London
The Hermitage admits that the original owners of many works in its current exhibition of “Treasures from pre-war German collections” are unknown. These “rediscovered” watercolours and drawings were seized by the Red Army in a Berlin bunker in 1945 and have been on show in the Hermitage earlier this year for the first time.
The uncertainty over the original owners only emerges after a careful reading of the catalogue. Although the entries on the eighty-nine works record the pre-war collectors, curator Tatiana Ilatovskaya admits in her introduction that there are doubts about twenty-five exhibits. Of these, all but one have never before been published or exhibited. In a positive move, the Hermitage is now seeking further information.

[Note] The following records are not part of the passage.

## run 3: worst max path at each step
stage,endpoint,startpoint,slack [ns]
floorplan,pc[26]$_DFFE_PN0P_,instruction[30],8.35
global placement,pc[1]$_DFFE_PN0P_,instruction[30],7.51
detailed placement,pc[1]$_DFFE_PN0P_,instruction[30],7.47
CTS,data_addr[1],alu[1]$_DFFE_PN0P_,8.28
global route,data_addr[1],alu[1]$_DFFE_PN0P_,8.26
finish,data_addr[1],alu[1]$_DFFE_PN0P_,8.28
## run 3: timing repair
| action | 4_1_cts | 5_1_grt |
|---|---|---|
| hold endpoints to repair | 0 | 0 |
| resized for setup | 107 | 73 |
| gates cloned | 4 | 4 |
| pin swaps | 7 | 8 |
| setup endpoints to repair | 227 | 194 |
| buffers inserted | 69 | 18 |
Background: an optimization exercise with open tools, aiming at small area. Do not read the settings as production practice. Only simulation tests tie the RTL to the original design; equivalence was not proved. The flow treats the clock pin as an ideal source. Dropping or thinning the clock tree relies on that and would not hold on a real chip. Power is estimated from default activity; no workload was simulated.

== oak ==
==> module top_level, before the edit <==
module top_level
  (input wire clk, reset,
   input wire [7:0] d,
   output wire servo, pwm,
   output wire [7:0] leds
  );
  reg [2:0] s_hi;
  reg       s_lo31;
  always @(posedge clk, posedge reset)
    if (reset) begin
      s_hi   <= 3'd0;
      s_lo31 <= 1'b0;
    end else begin
      s_hi   <= d[7:5];
      s_lo31 <= &d[4:0];
    end
  genvar i;
  generate
    for (i = 0; i < 8; i = i + 1) begin : g_leds
      assign leds[i] = (s_hi > i) || ((s_hi == i) && s_lo31);
    end
  endgenerate
  reg [5:0] c;
  reg [5:0] q;
  reg [6:0] a;
  reg [4:0] b;
  wire [11:0] ab = {b, a};
  wire c1  = (~c[0] & c[1] & ~c[3] & c[4]);
  wire c2  = (~c[1] & c[2] & ~c[4] & c[5]);
  wire c3  = (c[0] & ~c[2] & c[3] & ~c[5]);
  wire c48 = (~c[0] & c[1] & c[2] & c[3] & ~c[4]);
  wire q1  = (~q[0] & ~q[1] & ~q[2] & ~q[3] & ~q[5]);
  wire q2  = (q[0] & ~q[1] & ~q[2] & ~q[4] & q[5]);
  wire q7  = (q[0] & ~q[1] & q[2] & q[3] & q[4] & q[5]);
  wire q23 = (~q[0] & q[1] & q[2] & ~q[3] & ~q[5]);
  wire qx  = (~q[0] & q[1] & ~q[2] & ~q[3] & ~q[4]) | (~q[0] & ~q[1] & ~q[2] & ~q[3] & q[4]);
  wire rt   = c1 & q1;
  wire fire = c2 & q2 & (ab[0] & ab[1] & ab[2] & ab[3] & ab[4] & ~ab[5] & ~ab[6] & ~ab[7] & ab[8] & ab[9] & ~ab[10] & ab[11]);
  always @(posedge clk, posedge reset)
    if (reset)
      c <= 6'd59;
    else
      c <= {c[4], c[3], c[2], c[1], c[0], ((c[5] ^ c[4]) | c48)};
  always @(posedge clk, posedge reset)
    if (reset)
      q <= 6'd8;
    else
      q <= {q[4], q[3], (q[2] | q1), q[1], q[0], (q[5] ^ q[4])};
  always @(posedge clk, posedge reset)
    if (reset) begin
      a <= 7'd102;
      b <= 5'd6;
    end else begin
      a <= {a[5], a[4], a[3], a[2], (a[1] & ~fire), a[0], ~(a[6] ^ a[2])};
      b <= {b[3], b[2], b[1], (b[0] | fire), ~(b[4] ^ b[1])};
    end
  reg [1:0] succ;
  reg       servo_reg;
  wire      hit = c48 & ~qx & (d > 8'd75);
  always @(posedge clk, posedge reset)
    if (reset) begin
      succ      <= 2'd0;
      servo_reg <= 1'b0;
    end else if (rt) begin
      succ      <= 2'd0;
      servo_reg <= succ[1] & ~succ[0];
    end else if (hit)
      succ <= {succ[1] | succ[0], ~succ[1]};
  assign servo = servo_reg;
  reg dsel;         
  reg pwm_reg;
  always @(posedge clk)
    if (rt & ~pwm_reg)
      dsel <= servo_reg;
  wire off1 = c3 & q23 & (~ab[4] & ~ab[5] & ~ab[8]);
  wire off0 = c3 & q7 & (ab[0] & ~ab[1] & ~ab[4]);
  always @(posedge clk, posedge reset)
    if (reset)
      pwm_reg <= 1'b0;
    else if (fire)
      pwm_reg <= 1'b1;
    else if (dsel ? off1 : off0)
      pwm_reg <= 1'b0;
  assign pwm = pwm_reg;
endmodule
==> flow/config.mk <==
export PLATFORM = sky130hd
export DESIGN_NAME = top_level
export DESIGN_NICKNAME = top_level
export VERILOG_FILES = /design/flow/design.v
export SDC_FILE = /design/flow/constraint.sdc
export NUM_CORES = 4
export LEC_CHECK = 0
export CAP_MARGIN = 0
export CORE_MARGIN = 2
export CORE_UTILIZATION = 40
export PLACE_DENSITY = 0.9
export SLEW_MARGIN = 0
==> flow/constraint.sdc <==
create_clock -name core_clock -period 20.0 [get_ports {clk}]
set_input_delay 4.0000 -clock core_clock [delete_from_list [all_inputs] [get_ports {clk}]]
set_output_delay 4.0000 -clock core_clock [all_outputs]
set_load 0.01 [all_outputs]
standard.sh (not shown) runs the stock make flow with config.mk's settings and CLKGATE_MAP_FILE= SYNTH_SCRIPT=/design/flow/synth_recipe.tcl, a recipe that flattens the netlist after the stock synthesis.
==> flow/flow/run.sh <==
#!/bin/bash
# The standard layout, with two changes:
#  - each port's buffer is a sky130_fd_sc_hd__buf_1 (buffer_ports -buffer_cell)
#  - the clock tree is a single clock buffer between the clock port and all
#    registers (flow/cts_hook.tcl, sourced by ORFS before its CTS command)
set -euo pipefail
export BUFFER_PORTS_ARGS="-buffer_cell sky130_fd_sc_hd__buf_1"
export PRE_CTS_TCL="$PWD/flow/cts_hook.tcl"
bash standard.sh finish > standard_flow.log 2>&1
==> flow/flow/cts_hook.tcl <==
# Sourced by ORFS's cts.tcl just before it runs clock_tree_synthesis: the
# design has few registers, so one buffer (buf_12), placed at the centre of
# the registers it drives, replaces the H-tree.
rename clock_tree_synthesis _orfs_clock_tree_synthesis
proc clock_tree_synthesis { args } {
  set block [ord::get_db_block]
  set n 0; set sx 0; set sy 0
  foreach inst [$block getInsts] {
    if { [[$inst getMaster] isSequential] } {
      set bb [$inst getBBox]
      set sx [expr { $sx + ([$bb xMin] + [$bb xMax]) / 2 }]
      set sy [expr { $sy + ([$bb yMin] + [$bb yMax]) / 2 }]
      incr n
    }
  }
  set dbu [$block getDbUnitsPerMicron]
  set x [expr { double($sx) / $n / $dbu }]
  set y [expr { double($sy) / $n / $dbu }]
  puts "cts_hook: one buf_12 for $n registers at ($x, $y)"
  insert_buffer -buffer_cell sky130_fd_sc_hd__buf_12 -net clk -location [list $x $y] -buffer_name clkbuf_root -net_name clk_root
  set_propagated_clock [all_clocks]
}
## Diff of input files: pine against oak
-- flow/design.v --
<<< oak, line 31
  wire c48 = (~c[0] & c[1] & c[2] & c[3] & ~c[4]);
  wire q1  = (~q[0] & ~q[1] & ~q[2] & ~q[3] & ~q[5]);
  wire q2  = (q[0] & ~q[1] & ~q[2] & ~q[4] & q[5]);
  wire q7  = (q[0] & ~q[1] & q[2] & q[3] & q[4] & q[5]);
  wire q23 = (~q[0] & q[1] & q[2] & ~q[3] & ~q[5]);
  wire qx  = (~q[0] & q[1] & ~q[2] & ~q[3] & ~q[4]) | (~q[0] & ~q[1] & ~q[2] & ~q[3] & q[4]);
  wire rt   = c1 & q1;
  wire fire = c2 & q2 & (ab[0] & ab[1] & ab[2] & ab[3] & ab[4] & ~ab[5] & ~ab[6] & ~ab[7] & ab[8] & ab[9] & ~ab[10] & ab[11]);
  always @(posedge clk, posedge reset)
    if (reset)
>>> pine, line 31
  wire c48 = (~c[0] & c[1] & c[2] & c[3] & ~c[4]);
  wire q1  = (~q[0] & ~q[1] & ~q[2] & ~q[3] & ~q[5]);
  wire q2  = (q[0] & ~q[1] & ~q[2] & ~q[3] & q[5]);
  wire q7  = (q[0] & ~q[1] & q[2] & q[3] & q[4] & q[5]);
  wire q23 = (~q[0] & q[1] & q[2] & ~q[3] & ~q[5]);
  wire qx  = (~q[0] & q[1] & ~q[2] & ~q[3] & ~q[4]) | (~q[0] & ~q[1] & ~q[2] & ~q[3] & q[4]);
  wire rt   = c1 & q1;
  wire fire = c2 & q2 & (ab[0] & ~ab[1] & ab[2] & ~ab[3] & ab[4] & ab[5] & ab[6] & ~ab[7] & ab[8] & ~ab[9] & ~ab[10] & ab[11]);
  always @(posedge clk, posedge reset)
    if (reset)
<<< oak, line 46
      q <= 6'd8;
    else
      q <= {q[4], q[3], (q[2] | q1), q[1], q[0], (q[5] ^ q[4])};
  always @(posedge clk, posedge reset)
    if (reset) begin
      a <= 7'd102;
      b <= 5'd6;
    end else begin
      a <= {a[5], a[4], a[3], a[2], (a[1] & ~fire), a[0], ~(a[6] ^ a[2])};
      b <= {b[3], b[2], b[1], (b[0] | fire), ~(b[4] ^ b[1])};
    end
  reg [1:0] succ;
>>> pine, line 46
      q <= 6'd8;
    else
      q <= {q[4], (q[3] | q2), q[2], q[1], q[0], (q[5] ^ q[4])};
  always @(posedge clk, posedge reset)
    if (reset) begin
      a <= 7'd24;
      b <= 5'd0;
    end else begin
      a <= {a[5], (a[4] & ~fire), a[3], a[2], a[1], a[0], ~(a[6] ^ a[5])};
      b <= {b[3], (b[2] | fire), b[1], b[0], ~(b[4] ^ b[1])};
    end
  reg [1:0] succ;
<<< oak, line 73
    if (rt & ~pwm_reg)
      dsel <= servo_reg;
  wire off1 = c3 & q23 & (~ab[4] & ~ab[5] & ~ab[8]);
  wire off0 = c3 & q7 & (ab[0] & ~ab[1] & ~ab[4]);
  always @(posedge clk, posedge reset)
    if (reset)
>>> pine, line 73
    if (rt & ~pwm_reg)
      dsel <= servo_reg;
  wire off1 = c3 & q23 & (~ab[2] & ~ab[6] & ~ab[11]);
  wire off0 = c3 & q7 & (~ab[3] & ab[5] & ~ab[9]);
  always @(posedge clk, posedge reset)
    if (reset)
--- outcome ---
- In terms of chip height, pine and oak differ only marginally.
- pine has cell count after placement above what oak had.
- Compared with oak, pine shows setup slack lower by 4.0 ps.
- Taking oak as the reference, in pine synthesized cell count grew by 1.1%; sequential power held steady.
- Measured against each other, pine and oak differ in fraction of final layout cells with drive strength greater than 1, the lower figure coming from pine.
- Summary of pine over oak: layout overhead on the synthesized area stayed essentially flat, synthesized area divided by synthesized cell count -1.3%, design area held.
- Diff pine..oak | die area | negligible
No run of this note takes its clock network from TritonCTS; it comes from the design's own scripts or RTL.

afterwards: timing with drivers on the ports:
How much do the figures lean on ideal ports? The routed layouts below were timed once more, with nothing changed but the port constraints. Step 1 (the two cells are an assumption about what drives the block):
set clk [get_ports {clk}]
set_driving_cell -lib_cell sky130_fd_sc_hd__clkbuf_16 $clk
set_driving_cell -lib_cell sky130_fd_sc_hd__buf_2 [delete_from_list [all_inputs] $clk]
Step 2 moves the port delays by t, midway between the first and last clock arrival at a register: inputs arrive t later, outputs are due t later. That takes back most of the time a late clock gives input paths. Three values: ideal, step 1, step 2; two values: the first two.
run	t (ns)	setup WS [ns]	latest minus earliest clock arrival (ns)
oak	0.170	14.974 / 14.946 / 15.062	0.003 / 0.003
pine	0.171	14.970 / 14.938 / 15.039	0.005 / 0.006
After both steps setup and hold are still met in every run listed.
Background: an optimization exercise with open tools, aiming at small area and a short achievable clock period. Do not read the settings as production practice. Only simulation tests tie the RTL to the original design; equivalence was not proved. Power figures rest on the tool's default switching activity, not on a simulated workload.

## flow/design.v (module list and top-level ports; edited modules follow where they fit)
// module rw_field: 15 lines
// module rwa_field: 16 lines
// module rws_field: 18 lines
// module afvip_rsel: 9 lines
// module afvip_rmux: 12 lines
// module afvip_au: 836 lines
// module afvip: 150 lines
module afvip #(
    parameter TP = 0
)(
    input            clk        ,
    input            rst_n      ,
    output           afvip_intr ,
    input            psel       ,
    input            penable    ,
    input     [15:0] paddr      ,
    input            pwrite     ,
    input     [31:0] pwdata     ,
    output           pready     ,
    output    [31:0] prdata     ,
    output           pslverr
);
  // ...
==> flow/flow/run.sh <==
#!/bin/bash
# Layout flow: the standard layout (standard.sh) with these changes:
#  - synthesis uses flow/synth.tcl: the standard synthesis script, except that the work register read
#    mux and its select lines (modules afvip_rmux and afvip_rsel, which hold no registers) are mapped
#    on their own (see flow/synth.tcl); registers, their names and cells are those of the standard
#    synthesis;
#  - repair_timing aims for a setup slack margin of SETUP_SLACK_MARGIN ns against the design's clock;
#  - clock tree sink clusters of up to 25 flip-flops and no dummy loads;
#  - ports are buffered with buf_4 cells.
# Each tool's output goes to a log here (synth.log, standard.log) and to ORFS's logs under orfs/logs.
set -euo pipefail
export SETUP_SLACK_MARGIN=8.5
export CTS_ARGS="-sink_clustering_enable -repair_clock_nets -dont_use_dummy_load -sink_clustering_size 25 -sink_clustering_max_diameter 80"
export BUFFER_PORTS_ARGS="-buffer_cell sky130_fd_sc_hd__buf_4"
make_line=$(grep '^make ' standard.sh)
synth_line=$(printf '%s\n' "$make_line" | sed -e "s|SYNTH_SCRIPT=[^ ]*|SYNTH_SCRIPT=$PWD/flow/synth.tcl|" -e 's|"${@:-finish}"|synth|')
bash -c "$synth_line" > synth.log 2>&1
bash standard.sh finish > standard.log 2>&1
==> flow/flow/synth.tcl <==
# Synthesis for flow/run.sh: the standard synthesis (synth_recipe.tcl, ORFS synth.tcl), except
# that the work register read mux (module afvip_rmux) and its select lines (module afvip_rsel) are
# kept as modules of their own until the end: ABC maps afvip_rsel as it maps the top module, and
# afvip_rmux with an area-only mapping onto a few AND-OR cells. Neither module holds registers.
# The design is flattened and renamed as synth_recipe.tcl does.
proc synth {args} { yosys synth -nofsm -noshare {*}$args }
set ::env(SYNTH_KEEP_MODULES) {afvip_rmux afvip_rsel}
proc abc {args} {
  yosys abc {*}$args afvip
  yosys abc {*}$args afvip_rsel
  set lib [lindex $args [expr {[lsearch -exact $args -liberty] + 1}]]
  set fh [open $lib r]; set text [read $fh]; close $fh
  set keep {sky130_fd_sc_hd__a22oi_1 sky130_fd_sc_hd__nand4_1 sky130_fd_sc_hd__nand2_1
            sky130_fd_sc_hd__nor2_1 sky130_fd_sc_hd__inv_1}
  set rargs {}
  set skip 0
  foreach a $args {
    if {$skip} { set skip 0; continue }
    if {$a eq "-script" || $a eq "-constr"} { set skip 1; continue }
    lappend rargs $a
  }
  foreach {- c} [regexp -all -inline {cell\s*\(\s*"?([A-Za-z0-9_]+)"?\s*\)} $text] {
    if {[lsearch -exact $keep $c] < 0} { lappend rargs -dont_use $c }
  }
  set scr $::env(OBJECTS_DIR)/abc_rmux.script
  set fh [open $scr w]; puts $fh "strash\ndch\nmap -a"; close $fh
  yosys abc -script $scr {*}$rargs afvip_rmux
}
source $::env(SCRIPTS_DIR)/synth.tcl
# left out here: clear keep_hierarchy, flatten, clean up, hide names made inside functions, write 1_2_yosys.v
==> flow/standard.sh <==
#!/bin/bash
# synth_recipe.tcl (not shown) runs the flow's synth.tcl, then flattens the netlist and writes it again
# the make line also repeats each setting of config.mk as NAME=value (left out here)
make -C /OpenROAD-flow-scripts/flow DESIGN_CONFIG=/design/flow/config.mk WORK_HOME=/design/flow/orfs CLKGATE_MAP_FILE= SYNTH_SCRIPT=/design/flow/synth_recipe.tcl "${@:-finish}"
==> flow/config.mk <==
export PLATFORM = sky130hd
export DESIGN_NAME = afvip
export DESIGN_NICKNAME = afvip
export VERILOG_FILES = /design/flow/design.v
export SDC_FILE = /design/flow/constraint.sdc
export NUM_CORES = 8
export LEC_CHECK = 0
export ABC_AREA = 1
export CAP_MARGIN = 20
export CORE_MARGIN = 2
export CORE_UTILIZATION = 55
export PLACE_DENSITY = 0.65
export SLEW_MARGIN = 20
==> flow/constraint.sdc <==
create_clock -name core_clock -period 13.0 [get_ports {clk}]
set_input_delay 2.6000 -clock core_clock [delete_from_list [all_inputs] [get_ports {clk}]]
set_output_delay 2.6000 -clock core_clock [all_outputs]
set_load 0.01 [all_outputs]
Source: an optimization exercise on an open RTL-to-GDS flow (aim: small area and a short achievable clock period). Production flows keep margins and buffers that such runs may drop. The RTL was checked by simulation tests, not by an equivalence proof against the original design.

==> flow/design.v (outline; a module is shown in full before it is edited, if it fits) <==
// module gte_unr_divide: 2728 lines
module gte_unr_divide (
   input  wire        clk,
   input  wire        reset,
   input  wire        trigger,
   input  wire [15:0] lhs,
   input  wire [15:0] rhs,
   output reg  [16:0] result,
   output reg         div_error
);
  // ...
==> flow/flow/run.sh <==
#!/bin/bash
set -euo pipefail
bash standard.sh "BUFFER_PORTS_ARGS=-buffer_cell sky130_fd_sc_hd__buf_2" finish > standard_make.log 2>&1
==> flow/standard.sh <==
#!/bin/bash
# synth_recipe.tcl (not shown) runs the flow's synth.tcl, then flattens the netlist and writes it again
# the make line also repeats each setting of config.mk as NAME=value (left out here)
make -C /OpenROAD-flow-scripts/flow DESIGN_CONFIG=/design/flow/config.mk WORK_HOME=/design/flow/orfs CLKGATE_MAP_FILE= SYNTH_SCRIPT=/design/flow/synth_recipe.tcl "${@:-finish}"
==> flow/config.mk <==
export PLATFORM = sky130hd
export DESIGN_NAME = gte_unr_divide
export DESIGN_NICKNAME = gte_unr_divide
export VERILOG_FILES = /design/flow/design.v
export SDC_FILE = /design/flow/constraint.sdc
export NUM_CORES = 4
export LEC_CHECK = 0
export CAP_MARGIN = 20
export CORE_MARGIN = 2
export CORE_UTILIZATION = 65
export CTS_CLUSTER_DIAMETER = 100
export CTS_CLUSTER_SIZE = 25
export SETUP_SLACK_MARGIN = 4.5
export SLEW_MARGIN = 20
==> flow/constraint.sdc <==
create_clock -name core_clock -period 8.0 [get_ports {clk}]
set_input_delay 1.6000 -clock core_clock [delete_from_list [all_inputs] [get_ports {clk}]]
set_output_delay 1.6000 -clock core_clock [all_outputs]
set_load 0.01 [all_outputs]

The informative catalogue published by Abrams (£35) records that three Nolde watercolours and eleven important drawings and gouaches by Archipenko “probably” once belonged to Otto Krebs, the celebrated German collector. But although the rest of the Krebs works in the Hermitage exhibition are marked on the reverse with the letter K and his inventory number, these inscriptions are absent on the Noldes and Archipenkos. These are also not recorded in the checklist compiled by the medical institute in Mannheim which received the Krebs collection after his death in 1941. Mrs Ilatovskaya points out that a still more persuasive reason for believing that they are from another collection is they “do not fit in with Krebs’s known artistic preferences”. which were Impressionism and Post-Impressionism.
The St Petersburg exhibition also includes six watercolours by Rowlandson and four drawings by Menzel. The former owner noted in the Hermitage’s documentation is Helene Bechstein, Berlin. The reverses of the frames are inscribed “HB” with inventory numbers (such as 151-21644). Who Helene Bechstein was remains unknown.
The final mystery concerns a Cézanne copy of an écorché figure by the sculptor Houdon, drawn in brown chalk in the early 1890s. The Cézanne is last recorded in the 1935 sale of Paul Graupe in Berlin. Nothing is known of the collector who bought the drawing and lost it in the war.
If any of these works is identified by descendants of the pre-war owners, this could lead to legal claims. A claim has already been lodged by two descendants of Otto Gerstenberg, who once owned thirty-five works by Goya and eight by Daumier which are in the St Petersburg exhibition.